Photo illustration displaying weightlifting form through countinuous motion. Modeled by Senior Patrick Lowe. -Aaron J. Stewart/Printz
Some guys like to dwell on their glory days of being on the football team in high school, but I’m not one of those guys insofar as I had no “glory days.” I played for one year and in that time I was involved in just one play at the varsity level—a kickoff late in the fourth quarter.
Needless to say, I wasn’t very good, but I did become good at strength training. However, it wasn’t until I arrived at Southern Miss that I realized what I had been doing wrong.
I had focused all my attention on how much weight I could lift, but I never focused on how I was lifting that weight. Thankfully, I have a patient workout partner who corrected my form every five minutes we were at the Payne Center. Now, I can appreciate excellent form instead of trying to appear strong.
But there are still multitudes of beginning bodybuilders who have this max-weight-at-all-costs mentality. This can be horrible for your body’s development and even be dangerous.
But what is form? Abigail Elias, the fitness and wellness coordinator for Southern Miss Recreational Sports, said form is what an individual’s body is doing during a certain movement.
“Whether it is correct or incorrect, form is the term for what our body is doing in space during a particular movement,” Elias said.
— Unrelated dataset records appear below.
==> config.mk <==
export PLATFORM = sky130hd
export DESIGN_NAME = invaders_video_io
export DESIGN_NICKNAME = d
export VERILOG_FILES = /design/src/invaders_pkg.sv /design/src/invaders_video_io.sv /design/src/sound_port.sv /design/src/input_ports.sv /design/src/bit_shifter.sv /design/src/pixel_shifter.sv /design/src/video_timing.sv
export SDC_FILE = /design/constraint.sdc
export NUM_CORES = 1
export LEC_CHECK = 0
export ABC_AREA = 1
export BUFFER_PORTS_ARGS = -buffer_cell sky130_fd_sc_hd__buf_2
export CORE_ASPECT_RATIO = 1.4
export CORE_MARGIN = 1
export CORE_UTILIZATION = 49
export CTS_CLUSTER_DIAMETER = 30
export DETAILED_ROUTE_END_ITERATION = 16
export PLACE_DENSITY_LB_ADDON = 0.3
export REMOVE_ABC_BUFFERS = 1
export SLEW_MARGIN = 15
export SYNTH_ARGS = -nofsm -noshare
export SYNTH_HDL_FRONTEND = slang
export SYNTH_SLANG_ARGS = --single-unit
==> constraint.sdc <==
create_clock -name clk -period 2 [get_ports clk]
set_clock_uncertainty 0.2 [all_clocks]
set_input_delay 0.1 -clock clk [delete_from_list [all_inputs] [get_ports clk]]
set_output_delay 0.1 -clock clk [all_outputs]
set_load 0.03 [all_outputs]
==> src/invaders_pkg.sv <==
// shared types and constants for the video and i/o block; counters are raw 9-bit board values
package invaders_pkg;

	// raw beam counters, bit 8 is the blank flag
	typedef logic [8:0] hcount_t;
	typedef logic [8:0] vcount_t;

	// visible position and memory widths
	typedef logic [7:0] pos_t;
	typedef logic [12:0] vram_addr_t;
	typedef logic [7:0] byte_t;
	typedef logic [2:0] port_t;
	typedef logic [2:0] shift_amt_t;

	// sound latch widths
	typedef logic [5:0] sound_a_t;
	typedef logic [4:0] sound_b_t;

	typedef struct packed {
		pos_t hpos;
		pos_t vpos;
		logic hblank;
		logic vblank;
		logic hsync;
		logic vsync;
	} beam_t;

	typedef struct packed {
		logic  strobe;
		port_t port;
		byte_t data;
	} io_write_t;

	// active high controls, dip[0] is DIP3 up to dip[4] as DIP7
	typedef struct packed {
		logic       left;
		logic       right;
		logic       fire;
		logic       start;
		logic       coin;
		logic [4:0] dip;
	} controls_t;

	// horizontal sequence 000..0ff then 1c0..1ff
	localparam hcount_t H_LAST_VISIBLE = 9'h0ff;
	localparam hcount_t H_BLANK_START = 9'h1c0;

	// vertical sequence 020..0ff then 1da..1ff
	localparam vcount_t V_FIRST_VISIBLE = 9'h020;
	localparam vcount_t V_LAST_VISIBLE = 9'h0ff;
	localparam vcount_t V_BLANK_START = 9'h1da;
	localparam vcount_t V_LAST = 9'h1ff;
	// row offset for the flipped screen, applied modulo 256
	localparam pos_t V_FLIP_OFFSET = 8'h20;

	// i/o port numbers, port 3 is read and write with different meaning
	localparam port_t PORT_SHIFT_AMT = 3'd2;
	localparam port_t PORT_SHIFT_RESULT = 3'd3;
	localparam port_t PORT_SOUND_A = 3'd3;
	localparam port_t PORT_SHIFT_DATA = 3'd4;
	localparam port_t PORT_SOUND_B = 3'd5;

	// sound serial frame length in pixel clocks
	localparam int FRAME_BITS = 16;

endpackage
==> src/invaders_video_io.sv <==
// top of the video and i/o block; no registers here, all latency lives in the children
module invaders_video_io import invaders_pkg::*;
(
	input  logic       clk,
	input  logic       rst_n,
	input  logic       flip,
	input  controls_t  controls,
	input  io_write_t  io_wr,
	input  port_t      io_rd_port,
	output byte_t      io_rd_data,
	output vram_addr_t vram_addr,
	input  byte_t      vram_data,
	output beam_t      beam,
	output logic       pixel,
	output sound_a_t   sound_a,
	output sound_b_t   sound_b,
	output logic       sound_serial,
	output logic       sound_latch
);

	// shifter result into the read mux
	byte_t shift_result;

	video_timing video_timing_inst (
		.clk   (clk),
		.rst_n (rst_n),
		.beam  (beam)
	);

	pixel_shifter pixel_shifter_inst (
		.clk       (clk),
		.rst_n     (rst_n),
		.beam      (beam),
		.flip      (flip),
		.vram_addr (vram_addr),
		.vram_data (vram_data),
		.pixel     (pixel)
	);

	bit_shifter bit_shifter_inst (
		.clk          (clk),
		.rst_n        (rst_n),
		.io_wr        (io_wr),
		.shift_result (shift_result)
	);

	input_ports input_ports_inst (
		.io_rd_port   (io_rd_port),
		.controls     (controls),
		.shift_result (shift_result),
		.io_rd_data   (io_rd_data)
	);

	sound_port sound_port_inst (
		.clk          (clk),
		.rst_n        (rst_n),
		.io_wr        (io_wr),
		.beam         (beam),
		.sound_a      (sound_a),
		.sound_b      (sound_b),
		.sound_serial (sound_serial),
		.sound_latch  (sound_latch)
	);

endmodule

==> src/sound_port.sv <==
// sound latches load on the edge after the write; the frame is serialized against hpos
module sound_port import invaders_pkg::*;
(
	input  logic      clk,
	input  logic      rst_n,
	input  io_write_t io_wr,
	input  beam_t     beam,
	output sound_a_t  sound_a,
	output sound_b_t  sound_b,
	output logic      sound_serial,
	output logic      sound_latch
);

	logic [FRAME_BITS-1:0] frame;
	logic [3:0] bit_sel;

	// first latch from port 3
	always_ff @(posedge clk or negedge rst_n)
	begin
		if (!rst_n)
			sound_a <= '0;
		else if (io_wr.strobe && io_wr.port == PORT_SOUND_A)
			sound_a <= io_wr.data[5:0];
	end

	// second latch from port 5
	always_ff @(posedge clk or negedge rst_n)
	begin
		if (!rst_n)
			sound_b <= '0;
		else if (io_wr.strobe && io_wr.port == PORT_SOUND_B)
			sound_b <= io_wr.data[4:0];
	end

	// frame layout msb first, sound_a bit 0 is sent inverted
	// bits 5 and 4 of sound_a stay off the wire
	assign frame = {6'b000000, sound_b, 1'b0, sound_a[3:1], ~sound_a[0]};

	// one frame bit per pixel, msb at hpos low nibble zero
	assign bit_sel = 4'(FRAME_BITS - 1) - beam.hpos[3:0];
	assign sound_serial = frame[bit_sel];
	// output latch strobe at the start of each frame
	assign sound_latch = (beam.hpos[3:0] == 4'd0);

endmodule

==> src/input_ports.sv <==
// read ports decode combinationally; port 0 is the special-game layout and DIP4 is not read
module input_ports import invaders_pkg::*;
(
	input  port_t     io_rd_port,
	input  controls_t controls,
	input  byte_t     shift_result,
	output byte_t     io_rd_data
);

	always_comb
	begin
		case (io_rd_port)
			// fixed high in bit 6, fire and left only
			3'd0:
				io_rd_data = {1'b0, 1'b1, controls.left, controls.fire, 3'b000, 1'b0};
			// player one, start shows on both start bits
			3'd1:
				io_rd_data = {1'b0, controls.right, controls.left, controls.fire,
					1'b1, controls.start, controls.start, controls.coin};
			// dips mixed with controls, tilt held low
			3'd2:
				io_rd_data = {controls.dip[4], controls.right, controls.left,
					controls.fire, controls.dip[3], 1'b0, controls.dip[2],
					controls.dip[0]};
			PORT_SHIFT_RESULT:
				io_rd_data = shift_result;
			// ports 4..7 read as zero
			default:
				io_rd_data = '0;
		endcase
	end

endmodule

==> src/bit_shifter.sv <==
// barrel shifter chip model; writes land on the edge after the strobe
module bit_shifter import invaders_pkg::*;
(
	input  logic      clk,
	input  logic      rst_n,
	input  io_write_t io_wr,
	output byte_t     shift_result
);

	logic [15:0] word;
	shift_amt_t amt;
	logic [3:0] top_bit;

	// new byte enters at the top, old top drops to the low byte
	always_ff @(posedge clk or negedge rst_n)
	begin
		if (!rst_n)
			word <= '0;
		else if (io_wr.strobe && io_wr.port == PORT_SHIFT_DATA)
			word <= {io_wr.data, word[15:8]};
	end

	// shift amount from data bits 2..0
	always_ff @(posedge clk or negedge rst_n)
	begin
		if (!rst_n)
			amt <= '0;
		else if (io_wr.strobe && io_wr.port == PORT_SHIFT_AMT)
			amt <= io_wr.data[2:0];
	end

	// window of eight bits ending at 15 minus the amount
	assign top_bit = 4'd15 - {1'b0, amt};
	assign shift_result = word[top_bit -: 8];

	// amount only moves on a port 2 write
	assert property (@(posedge clk) disable iff (!rst_n)
		amt != $past(amt) |-> $past(io_wr.strobe && io_wr.port == PORT_SHIFT_AMT));

endmodule

==> src/pixel_shifter.sv <==
// vram answers combinationally in the cycle after the address; flip is read live each pixel
module pixel_shifter import invaders_pkg::*;
(
	input  logic       clk,
	input  logic       rst_n,
	input  beam_t      beam,
	input  logic       flip,
	output vram_addr_t vram_addr,
	input  byte_t      vram_data,
	output logic       pixel
);

	pos_t flip_row;
	logic boundary;
	logic load_q;
	byte_t shift_reg;
	logic [2:0] bit_cnt;
	logic [1:0] blank_d1;
	logic [1:0] blank_d2;

	// flipped row, wraps modulo 256
	assign flip_row = ~beam.vpos + V_FLIP_OFFSET;
	// a new byte every eight pixels
	assign boundary = (beam.hpos[2:0] == 3'd0);

	// byte address latched at the boundary
	always_ff @(posedge clk or negedge rst_n)
	begin
		if (!rst_n)
		begin
			vram_addr <= '0;
			load_q <= 1'b0;
		end
		else
		begin
			load_q <= boundary;
			if (boundary)
			begin
				if (flip)
					vram_addr <= {flip_row, ~beam.hpos[7:3]};
				else
					vram_addr <= {beam.vpos, beam.hpos[7:3]};
			end
		end
	end

	// fetched byte captured one cycle after the address
	always_ff @(posedge clk)
	begin
		if (load_q)
			shift_reg <= vram_data;
	end

	// bit index restarts with each load
	always_ff @(posedge clk or negedge rst_n)
	begin
		if (!rst_n)
			bit_cnt <= '0;
		else if (load_q)
			bit_cnt <= '0;
		else
			bit_cnt <= bit_cnt + 3'd1;
	end

	// blank pair delayed two stages to line up with the shifted bit
	// starts out blanked so the output is quiet until the first load
	always_ff @(posedge clk or negedge rst_n)
	begin
		if (!rst_n)
		begin
			blank_d1 <= 2'b11;
			blank_d2 <= 2'b11;
		end
		else
		begin
			blank_d1 <= {beam.hblank, beam.vblank};
			blank_d2 <= blank_d1;
		end
	end

	// flipped screen sends msb first
	assign pixel = shift_reg[bit_cnt ^ {3{flip}}] & ~blank_d2[1] & ~blank_d2[0];

	// beam steps by one, so a load lands on the second pixel of each byte and nowhere else
	assert property (@(posedge clk) disable iff (!rst_n)
		load_q == (beam.hpos[2:0] == 3'd1));

endmodule

==> src/video_timing.sv <==
// beam counters run one step per pixel clock; vcount only advances at the start of hblank
module video_timing import invaders_pkg::*;
(
	input  logic  clk,
	input  logic  rst_n,
	output beam_t beam
);

	hcount_t hcount;
	vcount_t vcount;

	// horizontal skips from end of visible to start of blank, wraps at 1ff
	always_ff @(posedge clk or negedge rst_n)
	begin
		if (!rst_n)
			hcount <= '0;
		else if (hcount == H_LAST_VISIBLE)
			hcount <= H_BLANK_START;
		else
			hcount <= hcount + 9'd1;
	end

	// vertical steps once per line, at the hblank edge
	always_ff @(posedge clk or negedge rst_n)
	begin
		if (!rst_n)
			vcount <= V_FIRST_VISIBLE;
		else if (hcount == H_BLANK_START)
		begin
			if (vcount == V_LAST_VISIBLE)
				vcount <= V_BLANK_START;
			else if (vcount == V_LAST)
				vcount <= V_FIRST_VISIBLE;
			else
				vcount <= vcount + 9'd1;
		end
	end

	// position is the low byte, blank is bit 8
	assign beam.hpos = hcount[7:0];
	assign beam.vpos = vcount[7:0];
	assign beam.hblank = hcount[8];
	assign beam.vblank = vcount[8];
	// sync decodes from the board gates
	assign beam.hsync = hcount[8] & ~hcount[5] & hcount[4];
	assign beam.vsync = vcount[8] & vcount[3] & vcount[2] & ~vcount[4];

	// vcount stays within its two legal runs
	assert property (@(posedge clk) disable iff (!rst_n)
		vcount inside {[V_FIRST_VISIBLE:V_LAST_VISIBLE], [V_BLANK_START:V_LAST]});

endmodule

# After elaboration in Yosys (flattened, before gate mapping)
# Index checks and enable logic that the tools add are counted.
[classes]
n_lt_le_gt_ge = 2
eq_ne = 11
reduce_logical = 7
mux = 10
shift = 1
add_sub_neg = 6
bitwise = 15
[ops]
columns = ["op", "count"]
rows = [
  ["$pmux W8 S4", 1],
  ["$mux W9", 3],
  ["$shiftx A23 B5 Y8", 1],
  ["$add A9 B1 Y9 const B", 2],
  ["$eq A9 B8 Y1 const B", 2],
  ["$eq A9 B9 Y1 const B", 2],
  ["$mux W13", 1],
  ["$eq A3 B2 Y1 const B", 4],
  ["$add A8 B6 Y8 const B", 1],
  ["$not A8 Y8", 1],
  ["$and A1 B1 Y1", 7],
  ["$eq A3 B3 Y1 const B", 2],
  ["$logic_not A3 Y1", 2],
  ["$lt A4 B5 Y1 const B", 1],
  ["$not A1 Y1", 5],
  ["$not A5 Y5", 1],
  ["$bmux W1 S4", 1],
  ["$logic_and A1 B1 Y1", 4],
  ["$logic_not A4 Y1", 1],
  ["$lt A3 B4 Y1 const B", 1],
  ["$sub A4 B3 Y4 const A", 1],
  ["$sub A4 B4 Y4 const A", 1],
  ["$add A3 B1 Y3 const B", 1],
  ["$bmux W1 S3", 1],
  ["other kinds (4)", 5],
]
[word_totals]
word_cells = 64
ff_bits = 77
in_bits = 36
out_inout_bits = 55

# Longest topological paths before layout
[depth]
ltp_word = 5
ltp_mapped = 9
depth_no_buf = 9

# By module
# From an unflattened synthesis, not the netlist that was laid out.
[unflattened]
hier_cells = 544
area_unflattened_um2 = 4372.9
[modules_own_cells]
columns = ["mod", "seq_area_each_um2", "cells_per_inst", "area_each_um2", "n_inst"]
rows = [
  ["pixel_shifter", 770.7, 119, 1317.5, 1],
  ["bit_shifter", 450.4, 166, 1157.4, 1],
  ["video_timing", 451.7, 146, 1138.6, 1],
  ["sound_port", 275.3, 74, 550.5, 1],
  ["input_ports", 0.0, 39, 209.0, 1],
]

# Least setup slack after synthesis
# OpenSTA, ideal clock, no wires.
[synth_timing]
kind = "register -> output"
from = "reg video_timing_inst.vcount[3]"
to = "out beam[0] (netlist name)"
n_path_buf = 0
path_stages_with_launch = 3
setup_slack_ns = -0.037
required_time_ns = 1.700
arrival_ns = 1.737
cell_sequence = "dfrtp_1 > inv_1 > nor4_1"
[synth_lines]
columns = ["element", "line", "source"]
rows = [
  ["from (decl)", "video_timing.sv:10", "vcount_t vcount;"],
  ["from (signal assigned)", "video_timing.sv:35", "vcount <= vcount + 9'd1;"],
  ["to (decl)", "invaders_video_io.sv:13", "output beam_t beam,"],
]

# Worst setup path after layout
[layout_timing]
from = "reg bit_shifter_inst.amt[0]"
to = "out io_rd_data[6]"
[layout_between]
elab_chain_cells = 3
[layout_lines]
columns = ["element", "line", "source"]
rows = [
  ["from (decl)", "bit_shifter.sv:11", "shift_amt_t amt;"],
  ["from (signal assigned)", "bit_shifter.sv:29", "amt <= io_wr.data[2:0];"],
  ["$sub A4 B3 Y4", "bit_shifter.sv:33", "assign top_bit = 4'd15 - {1'b0, amt};"],
  ["$shiftx A23 B5 Y8", "bit_shifter.sv:34", "assign shift_result = word[top_bit -: 8];"],
  ["$pmux W8 S4", "input_ports.sv:12", "case (io_rd_port)"],
  ["to (decl)", "invaders_video_io.sv:10", "output byte_t io_rd_data,"],
]
# Every way passes these cells.

==> metrics.md <==
| Metric | Value |
|---|---|
| Via count | `3659` |
| Ys async rst share | `between 80% and 90%` |
| Post-synthesis xor/xnor area fraction | `3.92%` |
| Post-Syn Area | `~4000 um^2` |
| Top FF cell, synth | `dfrtp_1` |
| Port bufs | `89` |
| Top flop regs | `bit_shifter_inst.word x15, pixel_shifter_inst.vram_addr x13` |
| Setup violators final | `0` |
| Die X-Extent | `78.6 um` |
| LEAKAGE | `2.64 nW` |
| Placeable Area | `7850 um^2` |
| Initial antenna violation count | `0` |
| Fillers | `approximately 640` |
| Final period util | `a little over nine tenths` |
| Worst Path Max Fanout | `7` |
| Initial Util | `51.3%` |
| H-Tree Depth | `3` |
| Area Overhead vs Synth | `27.7%` |
| Endpoints failing hold | `0` |
| Commonest cells after routing, fill and taps aside | `125 x nand2_1, 81 x buf_2, 60 x dfrtp_1, 52 x inv_1, 45 x nand3_1` |
| Hpwl dp | `approximately 6.8 mm` |
| Io pins | `91` |
| Synth Area in Adders | `2.80%` |
| CTS tree | `built` |
| Drt drc | `0` |
| Root buf cell | `clkbuf_8` |
| Unique masters post-synth | `39` |
| Startpoint types | `register` |
| Post-synth top area share | `39.2%` |
| Final WL | `9.81 mm` |
| Synth area leaders | `dfrtp_1 39%, nand2_1 12%, nand3_1 6.1%, edfxtp_1 6.0%, o21ai_0 5.5%` |
| Synth Instances | `about 490` |
| Status | `finished, final reports clean` |
| Max clock buf depth | `2` |
| Clk sink count | `76` |
| First-pass GRT wire length | `15.9 mm` |
| Max_cap viols | `0` |
| Share of cells above drive strength 1 | `around a quarter` |
| Main combinational cell family by area after synthesis | `simple AND/OR/NAND/NOR gates` |
| Max reg flops | `15` |
| Clock transition at path regs | `0.07 ns` |
| Mean routed wirelength per cell | `13.7 um` |
| HP Class | `in -> reg` |
| Routed Antenna Nets | `0` |
| Arr. time, crit path | `~1.6 ns` |
| Area of the die | `8580 um^2` |
| Mapped Avg Cell Area | `8.18 um^2` |
| Synth Area in Compound Gates | `10.7%` |
| Largest net degree at the start of global routing | `27` |
| Power Density | `approximately 780 nW/um^2` |
| Slew Viols, Final | `0` |
| Register area share after synthesis | `48.4%` |
| Synth area leader | `dfrtp_1` |
| Clk_lat worst skew | `approximately 0.35 ns` |
| Simple-gate share of the synthesized area | `25.0%` |
| Overall die height | `109 um` |
| Slew @ Worst Pin | `0.447 ns` |
| Num rows | `38` |
| Largest Register | `bit_shifter_inst.word` |
| RSZ-0062 raised after global routing | `yes` |
| Iteration count of the initial detailed-routing pass | `4` |
| Grt total ovfl | `0` |
| Total Nets Final | `658` |
| Initial DRC Count | `176` |
| Layout Cell Area excl Fill | `5140 um^2` |
| Final core area utilization | `65.5%` |
| Placed cell area | `4580 um^2` |
| Routability-driven placement congestion ratio | `0.863` |
| Overall Global Routing Usage | `23.7%` |
| CP endpoint kind | `output port` |
| Fmax | `518 MHz` |
| Vias in the first global route | `roughly 3500` |
| Vias per cell | `about 5.1` |
| Commonest non-fill, non-tap cell in the layout | `nand2_1` |
| Tmin final | `1.93 ns` |
| Req. time, crit path | `1.70 ns` |
| Rel. slew slack | `70.0%` |
| Seq cells post-synth | `76` |
| Multiplexer share of the synthesized area | `1.12%` |
| Hold WS | `0.0240 ns` |
| YS warnings | `0` |
| Worst vdd ir | `565 uV` |
| Diode count | `0` |
| Critical path type | `reg -> out` |
| Number of flops mapped to enable cells by yosys | `8` |
| Cts bufs inserted | `9` |
==> worst paths after layout <==
| check | startpoint | end | slack [ns] | cells past startpoint |
|---|---|---|---|---|
| setup / recovery | bit_shifter_inst.amt[0]$_DFFE_PN0P_ | io_rd_data[6] | 0.07 | 8 |
| hold / removal | io_wr[8] | bit_shifter_inst.amt[0]$_DFFE_PN0P_ | 0.02 | 4 |
| setup reg to reg | video_timing_inst.vcount[1]$_DFFE_PN0N_ | video_timing_inst.vcount[2]$_DFFE_PN0N_ | 0.11 | 9 |
| hold reg to reg | pixel_shifter_inst.blank_d1[0]$_DFF_PN1_ | pixel_shifter_inst.blank_d2[0]$_DFF_PN1_ | 0.16 | 0 |
| max in group asynchronous | rst_n | video_timing_inst.vcount[1]$_DFFE_PN0N_ | 0.94 | 3 |
| min in group asynchronous | rst_n | bit_shifter_inst.word[6]$_DFFE_PN0P_ | 0.06 | 2 |
==> routing by layer <==
layer  global-route usage [%]  share of wire (%)  vias to the layer above
met5                        0                  0                        -
met4                     11.0                1.9                        0
met3                     4.94                3.9                       19
met2                     43.3                 54                       91
met1                     26.1                 41                     1723
li1                         -                  -                     1826
==> power breakdown <==
part | switching (mW) | internal, mW | total (mW)
logic | 0.549 | 0.342 | 0.891
registers | 0.132 | 1.69 | 1.83
clock network | 0.544 | 0.731 | 1.27
==> worst max-delay path, stage by stage, from the launching register on <==
cell and delay, ns:
dfrtp_2 0.47, buf_6 0.15, nand2_2 0.06, nand3_1 0.08, nand2_1 0.08, o21ai_1 0.14
nand2_1 0.09, nand3_2 0.09, buf_6 0.13
==> metrics by stage <==
step	TNS (ns)	cells	power [mW]	setup WS [ns]
floorplan	-0.107	475	2.35	-0.0370
CTS	0	714	3.96	0.0105
detailed placement	0	676	2.63	0.112
global route	-0.178	718	4.19	-0.0463
global placement	0	676	2.61	0.159
finish	0	718	3.99	0.0704
==> kinds of logic after synthesis <==
| family | after synthesis |
|---|---|
| muxes | 4 |
| DFF | 76 |
| adders and majority gates | 9 |
| and+or+nand+nor | 231 |
| buffers and inverters | 75 |
| xor gates and xnor gates | 18 |
| AOI/OAI and AO/OA | 79 |
==> repair_timing <==
item,in CTS,in global routing
hold endpoints to repair,98,0
pin swaps,0,1
setup buffers,3,2
cloned,0,2
endpoints found under the setup margin,8,13
gates resized for setup,7,36
hold buffers,19,0
==> synthesized netlist by cell type (all sizes together) (5+ instances only) <==
cell	number
nand2	134
dfrtp	63
inv	56
nand3	50
o21ai	48
nor2	36
a21oi	24
buf	13
xnor2	13
ha	9
edfxtp	8
dfstp	5
nor3	5
xor2	5
==> cell type report <==
type	count	area, um^2	share of cell area (%)
multi-input combinational	341	1790	34.9
clock buffer	11	141	2.75
clock inverter	5	75.1	1.46
tap	100	125	2.44
inverter	58	229	4.46
timing repair buffer	126	813	15.8
sequential	76	1950	38.0
timing repair inverter	1	7.51	0.146
(Power assumes the default switching activity.)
“Form is important for long-term benefits of health. Students who are in their teens, 20s and even 30s may not understand the importance of truly taking care of their body. If you perform squats, lunges, shoulder presses, etc., incorrectly now, it most likely will not directly affect you until later on down the road when you have knee problems, hip problems, back problems, etc.”
I brought up my football experience because I regularly joke about my former team’s abysmal form in the gym. On days designated for shoulders, neck and back, my teammates would grab a 45-pound plate, hoist it up at a 45-degree angle over their heads and proceed to jerk it back and forth from their chest, mostly using momentum to push it out. This was their idea of a shoulder press, and it’s
At the same time it’s equally terrifying to think what such improper form was doing to our elbows and shoulders. Our coaches never corrected us or told us to do any differently, but they should have been the ones to tell us how damaging these movements
Shelby Starnes is an International Federation of Bodybuilding and Fitness (IFBB) bodybuilder, powerlifter, nutritionist and trainer who won his pro status in the 2012 NPC Master’s Nationals competition. Starnes addressed the issue of form in a recent Muscle and Fitness magazine article.
“Never sacrifice form for weight,” Starnes said.
“You need the proper form first. Yes, gaining strength and handling heavier weights over time is going to help, but you shouldn’t compromise your form just to push more weight. That’s not going to build muscle, and it’s going to put you at risk for an injury.”
The whole purpose of weight lifting, or bodybuilding, is the contraction of the muscle to stimulate its growth. But if a person uses incorrect form, then he or she is receiving the least benefit of that movement and possibly a lot of damage to muscle, tendon or ligament.
Take, for example, a person doing a back squat. If that person’s back is arched, upper body leaning well past the knees and the buttocks not very low, then the form is terribly wrong. This person risks serious back injury, experiences even more difficulty lifting the weight back up than when doing a proper squat and isn’t even working the muscle well at all.
He or she should keep a straightened back, ensure the upper body is not leaning past the knees and squat low enough to reach about a 90-degree angle. And if this person is struggling with the weight, then a lesser weight should be used.
After sustaining a back injury during a competition in Munich, Germany, powerlifter and Bodybuilding.com contributing author Maunel Fausett now espouses a philosophy of emphasizing form instead of weight. In a May 2013 article titled “Form Versus Weight/Momentum,” Fausett outlined how to make the most of a visit to the gym.
“Whenever you step into the gym, forget about competing with the other lifters,” Fausett said.
“The purpose of going to the gym may vary, either to improve your physique or release some stress. Regardless, you are there to take care of the most important person: you. So forget about the ego and just concentrate on yourself and your needs.”
Once you have left your ego at the entrance of the gym, Fausett said, you can focus on the following: slowing down the exercises to make the most of the muscle contraction, using lighter weight to control the movement and to avoid using momentum, performing repetitions correctly—without long pauses mid-set— and getting an independent observer or spotter to correct your form.
Don’t worry about simply moving the weight from point A to point B. Don’t think that an exercise is about moving the weight at all costs. If you truly want well-developed musculature, then you need to emphasize your form, not the weight.
This was an article of opinion by Managing Editor Alan Rawls.